Further, bills offered must be single-subject, instead of massive omnibus spending bills like the $1.7 trillion one passed last month, and members must be given a 72-hour window to read them.
The now-speaker also agreed to a select committee to investigate the political weaponization of the FBI. Finally, a single member will be permitted to submit a “motion to vacate,” calling for a vote to remove the speaker.
Levin argued, “If we don’t have virtuous members of the House, the rules don’t matter.”
“Meanwhile, the enemy of this republic, the Biden administration, the Democrats, our Stasi — the Department of Justice, the Department of Homeland Security — they’re chugging along,” he said.
The talk show host and best-selling author read some portions of Benjamin Franklin’s closing remarks at the Constitutional Convention on Sept. 17, 1787, to highlight the importance of the GOP lawmakers working together to thwart the Democrats’ liberty-stealing agenda.
Franklin was 81 at the time and in ill health, so he asked fellow Pennsylvania delegate James Wilson to read his speech, Levin noted.
“I confess that I do not entirely approve of this Constitution at present, but sir, I am not sure I shall never approve it: For having lived long, I have experienced many instances of being obliged, by better information or fuller consideration, to change opinions even on important subjects, which I once thought right, but found to be otherwise,” Franklin wrote.
“It is therefore that the older I grow, the more apt I am to doubt my own judgment and to pay more respect to the judgment of others,” the elder statesman added.
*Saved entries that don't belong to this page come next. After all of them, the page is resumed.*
[src/hdl/kzrt_pkg.sv]
package kzrt_pkg;

   localparam int FIELD_W        = 11;
   localparam int VALUE_W        = 32;
   localparam int RESULT_W       = 12;
   localparam int LEAF_COUNT_DEF = 1024;

   localparam logic signed [RESULT_W-1:0] RESULT_NONE = '1;

   localparam logic REQ_UPDATE = 1'b0;
   localparam logic REQ_QUERY  = 1'b1;

   typedef enum logic [3:0] {
      ST_CLEAR,
      ST_IDLE,
      ST_DISPATCH,
      ST_U_CHECK,
      ST_U_UP,
      ST_Q_PRE,
      ST_Q_ROOT,
      ST_Q_TOP,
      ST_Q_DESC,
      ST_DONE
   } state_type;

   typedef enum logic [3:0] {
      OP_NONE,
      OP_CLEAR,
      OP_LOAD,
      OP_UPD_LEAF,
      OP_UPD_CHECK,
      OP_UPD_UP,
      OP_PRE,
      OP_ROOT,
      OP_TOP,
      OP_DESC,
      OP_MISS,
      OP_SEND
   } op_type;

   typedef struct packed {
      op_type op;
   } cmd_type;

   typedef struct packed {
      logic clear_done;
      logic is_query;
      logic upd_in_range;
      logic rank_zero;
      logic pre_empty;
      logic leaf_same;
      logic at_root;
      logic pre_last;
      logic too_few;
      logic desc_last;
      logic rsp_free;
   } sts_type;

endpackage

[src/hdl/kzrt_ctrl.sv]
module kzrt_ctrl (
   input  logic              clock,
   input  logic              reset,
   input  logic              req_valid,
   output logic              req_ready,
   input  kzrt_pkg::sts_type sts,
   output kzrt_pkg::cmd_type cmd
);

   kzrt_pkg::state_type state_ff;
   kzrt_pkg::state_type state_in;

   always_ff @(posedge clock) begin
      if (reset) begin
         state_ff <= kzrt_pkg::ST_CLEAR;
      end else begin
         state_ff <= state_in;
      end
   end

   // next state
   always_comb begin
      state_in = state_ff;
      unique case (state_ff)
         kzrt_pkg::ST_CLEAR: begin
            if (sts.clear_done) begin
               state_in = kzrt_pkg::ST_IDLE;
            end
         end
         kzrt_pkg::ST_IDLE: begin
            if (req_valid) begin
               state_in = kzrt_pkg::ST_DISPATCH;
            end
         end
         kzrt_pkg::ST_DISPATCH: begin
            priority if (!sts.is_query && sts.upd_in_range) begin
               state_in = kzrt_pkg::ST_U_CHECK;
            end else if (!sts.is_query) begin
               state_in = kzrt_pkg::ST_IDLE;
            end else if (sts.rank_zero) begin
               state_in = kzrt_pkg::ST_DONE;
            end else if (sts.pre_empty) begin
               state_in = kzrt_pkg::ST_Q_ROOT;
            end else begin
               state_in = kzrt_pkg::ST_Q_PRE;
            end
         end
         kzrt_pkg::ST_U_CHECK: begin
            state_in = sts.leaf_same ? kzrt_pkg::ST_IDLE : kzrt_pkg::ST_U_UP;
         end
         kzrt_pkg::ST_U_UP: begin
            if (sts.at_root) begin
               state_in = kzrt_pkg::ST_IDLE;
            end
         end
         kzrt_pkg::ST_Q_PRE: begin
            if (sts.pre_last) begin
               state_in = kzrt_pkg::ST_Q_ROOT;
            end
         end
         kzrt_pkg::ST_Q_ROOT: begin
            state_in = kzrt_pkg::ST_Q_TOP;
         end
         kzrt_pkg::ST_Q_TOP: begin
            state_in = sts.too_few ? kzrt_pkg::ST_DONE : kzrt_pkg::ST_Q_DESC;
         end
         kzrt_pkg::ST_Q_DESC: begin
            if (sts.desc_last) begin
               state_in = kzrt_pkg::ST_DONE;
            end
         end
         kzrt_pkg::ST_DONE: begin
            if (sts.rsp_free) begin
               state_in = kzrt_pkg::ST_IDLE;
            end
         end
         default: begin
            state_in = kzrt_pkg::ST_IDLE;
         end
      endcase
   end

   // outputs
   always_comb begin
      req_ready = 1'b0;
      cmd.op    = kzrt_pkg::OP_NONE;
      unique case (state_ff)
         kzrt_pkg::ST_CLEAR: begin
            cmd.op = kzrt_pkg::OP_CLEAR;
         end
         kzrt_pkg::ST_IDLE: begin
            req_ready = 1'b1;
            if (req_valid) begin
               cmd.op = kzrt_pkg::OP_LOAD;
            end
         end
         kzrt_pkg::ST_DISPATCH: begin
            priority if (!sts.is_query && sts.upd_in_range) begin
               cmd.op = kzrt_pkg::OP_UPD_LEAF;
            end else if (sts.is_query && sts.rank_zero) begin
               cmd.op = kzrt_pkg::OP_MISS;
            end else begin
               cmd.op = kzrt_pkg::OP_NONE;
            end
         end
         kzrt_pkg::ST_U_CHECK: begin
            cmd.op = kzrt_pkg::OP_UPD_CHECK;
         end
         kzrt_pkg::ST_U_UP: begin
            cmd.op = kzrt_pkg::OP_UPD_UP;
         end
         kzrt_pkg::ST_Q_PRE: begin
            cmd.op = kzrt_pkg::OP_PRE;
         end
         kzrt_pkg::ST_Q_ROOT: begin
            cmd.op = kzrt_pkg::OP_ROOT;
         end
         kzrt_pkg::ST_Q_TOP: begin
            cmd.op = kzrt_pkg::OP_TOP;
         end
         kzrt_pkg::ST_Q_DESC: begin
            cmd.op = kzrt_pkg::OP_DESC;
         end
         kzrt_pkg::ST_DONE: begin
            if (sts.rsp_free) begin
               cmd.op = kzrt_pkg::OP_SEND;
            end
         end
         default: begin
            cmd.op = kzrt_pkg::OP_NONE;
         end
      endcase
   end

endmodule

[config.mk]
export PLATFORM = sky130hd
export DESIGN_NAME = kzrt_ctrl
export DESIGN_NICKNAME = d
export VERILOG_FILES = /design/src/hdl/kzrt_pkg.sv /design/src/hdl/kzrt_ctrl.sv
export SDC_FILE = /design/constraint.sdc
export NUM_CORES = 1
export LEC_CHECK = 0
export BUFFER_PORTS_ARGS = -buffer_cell sky130_fd_sc_hd__buf_2
export CORE_AREA = 4 4 44 46
export DETAILED_ROUTE_END_ITERATION = 7
export DIE_AREA = 0 0 48 50
export HOLD_SLACK_MARGIN = 0.12
export PLACE_DENSITY = 0.63
export SYNTH_ARGS = -nofsm -noshare
export SYNTH_HDL_FRONTEND = slang
export SYNTH_SLANG_ARGS = --single-unit
[constraint.sdc]
create_clock -name clock -period 2.7 [get_ports clock]
set_input_delay 0.135 -clock clock [delete_from_list [all_inputs] [get_ports clock]]
set_output_delay 0.135 -clock clock [all_outputs]
set_load 0.01 [all_outputs]
Word level (Yosys, flattened, before mapping)
Cells that the tools add are included.

storage, ports and cells
  register bits after elaboration = 4
  bits of input ports = 14
  output and inout bits = 5
  logic and storage cells = 40

operators by class
  equality and inequality tests = 15
  mux-type cells = 19
  reduce and logical (&&, ||, !) cells = 5

operator list
  cell                                                  count
  case mux 4 bit (10 select lines)                      2
  two-way mux 4 bit                                     12
  equality test 4 x 3 -> 1 bit (second input constant)  4
  inequality test 2 bit (second input constant)         6
  equality test 4 x 2 -> 1 bit (second input constant)  2
  equality test 4 bit (second input constant)           2
  AND reduction 6 bit                                   1
  equality test 4 x 1 -> 1 bit (second input constant)  1
  zero test 4 bit                                       1
  two-way mux 2 bit                                     2
  two-way mux 3 bit                                     1
  logical AND 1 bit                                     2
  two-way mux 1 bit                                     2
  zero test 1 bit                                       1

Logic depth before layout (Yosys ltp)
Gate-level depths: netlist (run 1).

  depth after elaboration = 5
  gate-level depth with buffers = 5

Least setup slack after synthesis (run 1)
OpenSTA, ideal clock, no wires.

  kind = reg-to-reg
  start point = register state_ff[0]
  end point = register state_ff[2]
  setup time = 0.096 ns
  arrival time = 1.241 ns
  data required time = 2.604 ns
  path slack = 1.363 ns
  cell stages (with the launch flop) = 5
  buffers on the path = 1
  clock period less this slack = 1.337 ns
  cell sequence = dfxtp_1 > buf_6 > or3_1 > a2111o_1 > o41ai_2

on the way
  cells in the longest elaborated chain, start to end = 3
  elaborated cells on any way between the ends = 18
  classes of those cells = eq/ne: 15; mux: 1; reduce/logical: 2

RTL lines
  what                                                        line             source
  start, declared                                             kzrt_ctrl.sv:10  kzrt_pkg::state_type state_ff;
  start signal, assigned                                      kzrt_ctrl.sv:15  state_ff <= kzrt_pkg::ST_CLEAR;
  start signal, assigned                                      kzrt_ctrl.sv:17  state_ff <= state_in;
  equality test 4 x 3 -> 1 bit, or another cell as far along  kzrt_ctrl.sv:24  unique case (state_ff)
  inequality test 2 bit (no line)                             --
  AND reduction 6 bit (no line)                               --

Parallel ways exist; a longest one is shown, timed or not.
A chain may end at the register's enable or synchronous reset.

Worst setup path after layout (run 1)
  start point = register state_ff[3]
  end point = register state_ff[1]

The elaborated chain is that of the path after synthesis.

==> results.ini, run 1 <==
[synthesis]
synth_fp_nets = 79
synth_xor_area_share_pct = 1.724
avgSynthCellArea_um2 = 7.815
yosys_register_bits = 4
synth_compound_area_share_pct = 41.38
synth-simple-area-share_pct = 24.38
ys_types = 40
synth-seq-area-share_pct = 15.76
synth_cells = 65
yosys.area_share.adder_pct = 0
synth_top_family_by_area = compound AO/OA/AOI/OAI gates
async_reset_ff_share_pct = 0
netlist_area_um2 = 508.0
synth_edf_count = 0
yosys_warnings = 0
synth.mux.area_fraction_pct = 8.128
synth_top_flop_cell = dfxtp_1

[final_layout]
reg_top3 = state_ff x4
fin_cells = 97
finalNetCount = 97
regMostFlops = state_ff
largest_reg_flops = 4
diodes = 0
final_layout_size_suffix_gt1_share_pct = 33.33
syn_to_final_growth_pct = 19.70

[floorplan]
chipWidth_um = 48
placementRows = 14
ios = 19
initial_core_util_pct = 33.72
die_h_um = 50
core-area_um2 = 1506
die_area_um2 = 2400

[sta]
finalMaxSlewViolations = 0
whs_ns = 0.1749
tns_ns = 0
min_period_ns = 1.761
slew_headroom_pct = 59.39
finClkSkew_ns = 0.001716
worst_pin_slew_ns = 0.6084
setup_viol = 0
fin_crit_sh_pct = 65.22
finalHoldViolations = 0
rsz0062_at_grt = no
fmax_mhz = 567.9

[critical_path]
end_kind = register
required_ns = 2.83
cpLargestDelayFamily = compound AO/OA/AOI/OAI gates
slowest_stage = dfxtp_1
worst-path-buf-inv = 0
start_kind = register
worstSetupPathType = register to register
path_max_fanout = 16
crit_arrival_ns = 1.89
cp_cell_sequence = nor2b_1 > a32oi_2 > a21oi_2 > a2111oi_4
slowest_delay_ns = 0.70

[clock_network]
htreeDepth = 1
postCtsHoldBufs = 0
ctsResizeCount = 0
cts_setup_buffers = 0
root_buffer = clkbuf_4
cts_buffer_depth = 2
clk-insertion-delay-late_ns = 0.23
clk_pin_slew_ns = 0.03
cts_tree = built
cts_buffers = 3
clock-sinks = 4

[route]
num_vias = 540
drtAntennaViolNets = 0
wl_per_cell_um = 13.89
via_per_inst = 5.567
firstDrtPassIters = 4
post-route-drc-count = 0
wirelength_mm = 1.347
drt_iter0_markers = 13

[grt]
gr-total-overflow = 0
grt_antenna_before_repair = 0
grt_max_degree = 17
grt_pass1_vias = 486
gr-usage-all-layers_pct = 11.78
grt_pass1_wl_mm = 2.139

[placed_design]
portBuffers = 18
place_inst = 94
place.gp.congestion = 0.7871
dp_hpwl_mm = 1.041

[pwr]
ir_worst_vdd_uv = 417.0
power.density_nw_per_um2 = 816.7
leakagePower_nw = 0.2319

[run]
maxCapViolCount = 0

[worst_hold_path]
hp-class = primary input to register

[status]
status = complete, no violations

cell usage after synthesis, drive strengths merged (2+ instances only):
library cell	instances	area, um2
buf	4	28.78
nand3	2	10.01
o21ai	4	20.02
mux2i	3	30.03
nor2b	2	12.51
nor3	2	10.01
nand2b	3	18.77
inv	3	11.26
o31ai	3	22.52
a21oi	3	18.77
nand2	3	11.26
nor2	7	26.28
dfxtp	4	80.08
power by group:
| part | leakage (nW) | switching (W) | internal (W) |
|---|---|---|---|
| clock | 0.0138 | 0.0000205 | 0.0000494 |
| sequential | 0.0328 | 0.0000742 | 0.0000775 |
| combinational | 0.185 | 0.000146 | 0.000129 |
final cells by class:
| class | count | area (um2) |
|---|---|---|
| clock buffers | 3 | 22.52 |
| fillers | 170 | 898.4 |
| inverters | 3 | 11.26 |
| multi-input cells | 53 | 384.1 |
| flip-flops and latches | 4 | 80.08 |
| well taps | 16 | 20.02 |
| repair buffers | 18 | 90.09 |
worst paths after layout:
path	startpoint	to	slack (ns)	depth (start not counted)
setup / recovery	state_ff[3]	state_ff[1]	0.94	4
hold / removal	reset	state_ff[1]	0.17	2
setup reg to reg	state_ff[3]	state_ff[1]	0.94	4
hold reg to reg	state_ff[1]	state_ff[3]	0.81	3
layout by cell type (no fill, tap or decap), types with 2 or more instances in the layout:
master and instances:
nor2b_1 2, nand2b_1 3, o31ai_1 3, nand2_1 3, o21ai_1 2, dfxtp_1 4, nand3_1 2, a21oi_1 2
o21ai_0 2, buf_2 18, nor3_1 2, nor2_1 7, mux2i_1 3, inv_1 2, clkbuf_4 3
cell families (layout without fill, tap and decap cells):
logic type	count (synthesis)	count (layout)
compound gates	24	24
simple gates	24	24
buf+inv	8	24
mux	4	4
flops	4	4
xor+xnor	1	1
metal layers:
| layer | wire [um] | track usage (%) | vias up |
|---|---|---|---|
| met1 | 621 | 17.20 | 242 |
| li1 | - | - | 282 |
| met2 | 626 | 17.40 | 16 |
| met4 | 0 | 4.036 | 0 |
| met5 | 0 | 0 | - |
| met3 | 100 | 1.091 | 0 |
per-stage QoR:
| stage | util, % | setup slack [ns] | instance area [um2] | power (W) |
|---|---|---|---|---|
| after floorplan | - | 1.363 | 508.0 | 0.0003599 |
| after global placement | 38.87 | 1.013 | 585.6 | 0.0004260 |
| after detailed placement | 38.87 | 0.9384 | 585.6 | 0.0004280 |
| after CTS | 40.37 | 0.9395 | 608.1 | 0.0005027 |
| after global routing | 40.37 | 0.8028 | 608.1 | 0.0005444 |
| final | 40.37 | 0.9391 | 608.1 | 0.0004966 |
(Power assumes the default switching activity.)
==> inputs of run 2 (changes only) <==
--- a/config.mk
+++ b/config.mk
@@ -10,7 +10,7 @@
 export DETAILED_ROUTE_END_ITERATION = 7
 export DIE_AREA = 0 0 48 50
 export HOLD_SLACK_MARGIN = 0.12
-export PLACE_DENSITY = 0.63
+export PLACE_DENSITY = 0.65
 export SYNTH_ARGS = -nofsm -noshare
 export SYNTH_HDL_FRONTEND = slang
 export SYNTH_SLANG_ARGS = --single-unit
==> constraint.sdc (replaced) <==
create_clock -name clock -period 1.45 [get_ports clock]
set_input_delay 0.0725 -clock clock [delete_from_list [all_inputs] [get_ports clock]]
set_output_delay 0.0725 -clock clock [all_outputs]
set_load 0.01 [all_outputs]
==> results.ini, run 2 (synthesized netlist as in run 1, its figures left out) <==
[grt]
grt_pass1_vias = 563
gr-usage-all-layers_pct = 14.19
gr-total-overflow = 0
grt_pass1_wl_mm = 2.532
grt_max_degree = 9
grt_antenna_before_repair = 0

[placed_design]
portBuffers = 18
place.gp.congestion = 0.9066
dp_slack_ns = -0.008849
place_area_um2 = 660.6
dp_hpwl_mm = 1.191

[route]
wirelength_mm = 1.546
drtAntennaViolNets = 0
wl_per_cell_um = 14.31
num_vias = 619
via_per_inst = 5.731
firstDrtPassIters = 4
post-route-drc-count = 0
drt_iter0_markers = 12

[critical_path]
worstSetupPathType = register to register
cpLargestDelayFamily = compound AO/OA/AOI/OAI gates
end_kind = register
cp_cell_sequence = mux2i_1 > a32oi_2 > a2111o_1 > o41ai_2
worstSetupStartpoint = state_ff[2]
slowest_delay_ns = 0.41
timing.rr.start = state_ff[2]
crit_arrival_ns = 1.51
slowest_stage = a2111o_1
worst-path-buf-inv = 0
path_max_fanout = 7
required_ns = 1.59
start_kind = register

[clock_network]
htreeDepth = 1
clock-sinks = 4
clk_pin_slew_ns = 0.04
cts_buffer_depth = 2
cts_buffers = 3
root_buffer = clkbuf_4
cts_tree = built
clk-insertion-delay-late_ns = 0.24

[pwr]
p_sw_w = 0.0005106
power.share.switching_pct = 46.08
clockPowerShare_pct = 12.4
power.density_nw_per_um2 = 1540
total_power_w = 0.001108
internal_power_w = 0.0005974
ir_worst_vdd_uv = 1098
combinationalPowerShare_pct = 67.1
leakagePower_nw = 0.2940
seq_power_share_pct = 20.5

[final_layout]
diodes = 0
final_layout_size_suffix_gt1_share_pct = 45.65
layout_common_cells = buf_2, buf_4, nor2_1
largest_reg_flops = 4
regMostFlops = state_ff
syn_to_final_growth_pct = 41.63
finalNetCount = 108
reg_top3 = state_ff x4
fillers = 153
fin_area_um2 = 719.4
final_common_cell = buf_2

[sta]
setup_ws_ns = 0.07593
finalHoldViolations = 0
setup_viol = 0
fmax_mhz = 727.8
min_period_ns = 1.374
finalMaxSlewViolations = 0
fin_crit_sh_pct = 94.76
whs_ns = 0.2771
finClkSkew_ns = 0.008769
rsz0062_at_grt = no
worst_pin_slew_ns = 0.3280
slew_headroom_pct = 77.95

[floorplan]
ios = 19
die_h_um = 50
initial_core_util_pct = 33.72
core-area_um2 = 1506
chipWidth_um = 48
placementRows = 14
die_area_um2 = 2400

[worst_hold_path]
hp-class = primary input to register
hold_start = sts[4]

[run]
maxCapViolCount = 0

[status]
status = complete, no violations

==> run 2: cell types whose count changed in the layout (fill, tap and decap cells not counted) <==
cell           delta
a21oi_2           -1
a21oi_4           +1
buf_4            +10
dfxtp_1           -3
dfxtp_2           +2
dfxtp_4           +1
dlygate4sd3_1     +1
nor2b_1           -1
nor2b_4           +1
o31ai_1           -1
o31ai_2           +1
==> run 2: final cells by class <==
type	count	area, um2	area share, %
clock buffer	3	22.52	3.130
sequential	4	86.33	12.00
inverter	3	11.26	1.565
tap	16	20.02	2.783
multi-input combinational	53	404.1	56.17
timing repair buffer	29	175.2	24.35
==> run 2: worst register-to-register path, cell delays in order (launching register included) <==
cell	delay, ns
dfxtp_2	0.39
mux2i_1	0.29
a32oi_2	0.13
a2111o_1	0.41
o41ai_2	0.05
==> run 2: per-layer routing <==
metal	GRT usage (%)	share of wire [%]	wire length, um
met1	19.14	45	689
met2	21.59	46	711
met3	5.455	9.4	145
met4	1.794	0	0
met5	0	0	0
==> run 2: power groups by stage <==
stage / Clock (W) / Combinational, W / Sequential, W
final: 0.000137 / 0.000744 / 0.000227
after detailed placement: 0 / 0.000694 / 0.000209
after CTS: 0.000140 / 0.000727 / 0.000211
after global routing: 0.000151 / 0.000826 / 0.000237
after floorplan: 0 / 0.000487 / 0.000184
after global placement: 0 / 0.000694 / 0.000211
==> run 2: what timing repair did <==
| item | CTS | global route |
|---|---|---|
| hold buffers | 1 | 0 |
| endpoints found under the hold margin | 1 | 0 |
| pin swaps | 0 | 1 |
| setup buffers | 0 | 0 |
| endpoints found under the setup margin | 5 | 3 |
| resized for setup | 3 | 5 |
==> run 2: final timing paths <==
path / end / slack [ns] / depth (start not counted)
setup / recovery: state_ff[2] / 0.08 / 4
hold / removal: state_ff[2] / 0.28 / 4
setup reg to reg: state_ff[2] / 0.08 / 4
hold reg to reg: state_ff[1] / 0.68 / 2
==> run 2: stage by stage <==
step,std cells,utilization (%),setup TNS (ns)
after floorplan,65,-,0
after global placement,104,43.85,-0.0003335
after detailed placement,104,43.85,-0.009948
after CTS,108,46.68,0
after global routing,108,47.76,0
final,108,47.76,0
Franklin pointed out that it is common for people to think they are “in possession of all truth” and judge others who differ from them clearly in error.
On the whole, he believed the Constitution established a form of government that may be a “blessing to the people if well administered; and I believe farther that this is likely to be well administered for a course of years.”
Franklin predicted it would only end in despotism “when the people shall become so corrupted as to need despotic government, being incapable of any other.”
He asked if “a perfect production” can be expected given the different backgrounds, passions, prejudices, local interests and selfish views of those involved.
“It therefore astonishes me, sir, to find this system approaching so near to perfection as it does,” Franklin said. “Thus I consent, sir, to this Constitution because I expect no better and because I am not sure that it is not the best.”
He encouraged those who had differences over the final product to turn their “thoughts and endeavors to the means of having it well administered.”
Franklin concluded, “On the whole, sir, I cannot help expressing a wish that every member of the convention who may still have objections to it would with me on this occasion doubt a little of his own infallibility, and to make manifest our unanimity, put his name to this instrument.”
In like manner, Levin exhorted GOP House members to focus on administering well the trust they have been given by the American people.
“I just want to warn the Republicans in the House: If your majority deteriorates into personal attacks, into getting nowhere, into getting into the weeds about this rule or that rule or another rule,” it will be of no account, he argued.
Levin pointed to the major issues that must be addressed, including the border crisis, fentanyl deaths, the FBI’s targeting of pro-life supporters, and the DOJ “trying to indict a former president of the United States.”
The Biden administration and the Democrats are “destroying our economic system, and they’re destroying our constitutional system,” he said.
“You can all declare victory from what took place last week. God bless you,” Levin acknowledged. “But if you don’t unite to fight tyranny, the people will rise up against you.”